Budhindranath Delihial Bhattacharya (1865–1945), also known as Budhi Babu, Budhindra Nath Bhattacharya, is renowned for his work The Pronouncing Anglo Assamese Dictionaries, which was first published in 1931. He was also a tea planter of The Crown of England, which later came under the Governments of Assam & West Bengal.

==Early life and education==
His father's name was Dharmadutta Bhattacharya, and his mother's name was Aai Keteki Devi, of Nowgong(Singia potani), Assam. Budhindranath left a volume of literary works as a dramatist, author, editor and lexicographer.

Budhindranath went to the Government High School, Nagaon, under the patronage of Rai Bahadur Gunabhiram Baruah. He was a talented student. In 1885, he passed the entrance examination and was admitted to the General Assembly Institution, nowadays called City College, Kolkata City College, where he earned a degree in fine arts. In Jaipur, he met Rai Bahadur Radhakanta Handique, Satyanath Bora, and other prominent personalities of pre-independent India who later became his close companions. Despite his talent, he had to leave his college education due to his family's financial situation.

==Career==
On 28 July 1888, after arriving at Jorhaat, Budhindranath moved into a small cottage on the J. B. Road (Babu Ali), and began working as a schoolteacher at the Jorhaat Government High School. Later, he visited Dhaka, Shillong, and other places, before joining the Jorhat Court in 1893 as the Criminal Peskar. He was promoted to the position of head clerk on 17 November 1911 at the Office of the Deputy Commissioner in Jorhat. In 1894, he was given a piece of land by the Sattradhikar (head monk) of the Garmur Sattra, near Malow Ali, on which he built a home, completed in 1897. In 1890, he married Rukmini (Golapi), daughter of Gadadhar Sarmah Borthakur of the Matigarung family. The couple had five sons and three daughters.

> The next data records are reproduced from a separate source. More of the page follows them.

--- config.mk ---
export PLATFORM = sky130hd
export DESIGN_NAME = frame_time_statistics
export DESIGN_NICKNAME = d
export VERILOG_FILES = /design/src/hw/rtl/fts_pkg.sv /design/src/hw/rtl/fts_div.sv /design/src/hw/rtl/fts_dpath.sv /design/src/hw/rtl/fts_ctrl.sv /design/src/hw/rtl/frame_time_statistics.sv
export SDC_FILE = /design/constraint.sdc
export NUM_CORES = 2
export LEC_CHECK = 0
export ABC_CLOCK_PERIOD_IN_PS = 22900
export BUFFER_PORTS_ARGS = -buffer_cell sky130_fd_sc_hd__buf_4
export CAP_MARGIN = 10
export CORE_ASPECT_RATIO = 1.75
export CORE_MARGIN = 3
export CORE_UTILIZATION = 55
export DETAILED_ROUTE_END_ITERATION = 16
export PLACE_DENSITY = 0.72
export RECOVER_POWER = 50
export REMOVE_ABC_BUFFERS = 1
export SLEW_MARGIN = 20
export SYNTH_ARGS = -nofsm -noshare
export SYNTH_HDL_FRONTEND = slang
export SYNTH_HIERARCHICAL = 1
export SYNTH_SLANG_ARGS = --single-unit
--- constraint.sdc ---
create_clock -name clk -period 22.9 [get_ports clk]
set_clock_uncertainty 0.05 [all_clocks]
set_input_delay 2.29 -clock clk [delete_from_list [all_inputs] [get_ports clk]]
set_output_delay 2.29 -clock clk [all_outputs]
set_load 0.1 [all_outputs]
--- src/hw/rtl/fts_pkg.sv ---
// Shared constants, types and control encodings for the frame time statistics block.
package fts_pkg;

  localparam int TICK_BITS    = 32;
  localparam int TOTAL_BITS   = 48;
  localparam int FRAME_BITS   = 32;
  localparam int WSUM_BITS    = TICK_BITS + 1;
  localparam int QUOT_BITS    = 32;
  localparam int CNT_BITS     = $clog2(QUOT_BITS);
  localparam int CFG_IDX_BITS = 2;

  localparam logic [CFG_IDX_BITS-1:0] CFG_MAX_DELTA     = 2'd0;
  localparam logic [CFG_IDX_BITS-1:0] CFG_MIN_DELTA     = 2'd1;
  localparam logic [CFG_IDX_BITS-1:0] CFG_WINDOW_LENGTH = 2'd2;

  localparam logic [TICK_BITS-1:0] MAX_DELTA_RST     = 32'd20000000;
  localparam logic [TICK_BITS-1:0] MIN_DELTA_RST     = 32'd0;
  localparam logic [TICK_BITS-1:0] WINDOW_LENGTH_RST = 32'd1000000;

  typedef enum logic [3:0] {
    S_IDLE,
    S_CLAMP,
    S_ACCUM,
    S_CHECK,
    S_WIN_DIV,
    S_WIN_WAIT,
    S_MARK,
    S_ALL_WAIT,
    S_EMIT
  } fts_state_t;

  typedef struct packed {
    logic capture;
    logic clamp;
    logic accum;
    logic check;
    logic div_start;
    logic div_sel_all;
    logic take_mean;
    logic mark;
    logic take_overall;
    logic load_out;
  } fts_cmd_t;

  typedef struct packed {
    logic closed;
    logic div_done;
  } fts_status_t;

endpackage
`config.mk`:
```
export PLATFORM = sky130hd
export DESIGN_NAME = acs_mul
export DESIGN_NICKNAME = d
export VERILOG_FILES = /design/src/rtl/acs_mul.sv
export SDC_FILE = /design/constraint.sdc
export NUM_CORES = 2
export LEC_CHECK = 0
export BUFFER_PORTS_ARGS = -buffer_cell sky130_fd_sc_hd__buf_2
export CORE_UTILIZATION = 59
export DETAILED_ROUTE_END_ITERATION = 10
export PLACE_DENSITY = 0.76
export SLEW_MARGIN = 25
export SYNTH_ARGS = -nofsm -noshare
export SYNTH_HDL_FRONTEND = slang
export SYNTH_SLANG_ARGS = --single-unit
```
`constraint.sdc`:
```
create_clock -name clock -period 9.05 [get_ports clock]
set_input_delay 1.3575 -clock clock [delete_from_list [all_inputs] [get_ports clock]]
set_output_delay 1.3575 -clock clock [all_outputs]
set_load 0.01 [all_outputs]
```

Budhindranath visited England in 1902 as Raibahadur Jaggannath Baruah's secretary for Edward VII's coronation. His travelogue, Bilaat Jaatra, provides insights into Britain and pre-independent India, especially Assam, at the beginning of the 20th century.

==Later life==
After his retirement in 1920, Budhindranath set up a small tea garden at Golaghat Dighalihula and started as an independent businessperson. In 1924, he was appointed valuer at the Golaghat Municipality Office. During this period, he was assigned as a government translator to the East Bengal & Assam Governments. His contributions to the cause of Assamese culture and literature during this period were given recognition. In addition to being one of the founding members of the Jorhat Theatre, he cared deeply about his country and Assamese literature in pre-independent India. He was also a member of the Society for the Progress of the Assamese Language. Under this, he contributed actively to the betterment of Assamese culture and society. Bhattacharya died at the age of 80.

==Notable works==
Dramas:
- Romoni Gabhoru (1895)
- Pandav Parichay
- Chitrangada Milan
- Chengeli Gaonburah

Books:
- The Scientific Essence of Hindu Religion
- Bilaat Probaxhi Asomiya

Newspapers and magazines to which he contributed his writing:
- Times of Assam
- Advocate of Assam
- Assam Bilashini
- Indian Mirror
- National Guardian
- Amritbazar
- Jayanti
- Journal of the Assam Sahitya Sabha

Newspapers (with Sahityarathna Chandradhar Baruah):
- Darpan

Dictionary:
- The Pronouncing Anglo Assamese Dictionary (First Edition, 14 October 1931)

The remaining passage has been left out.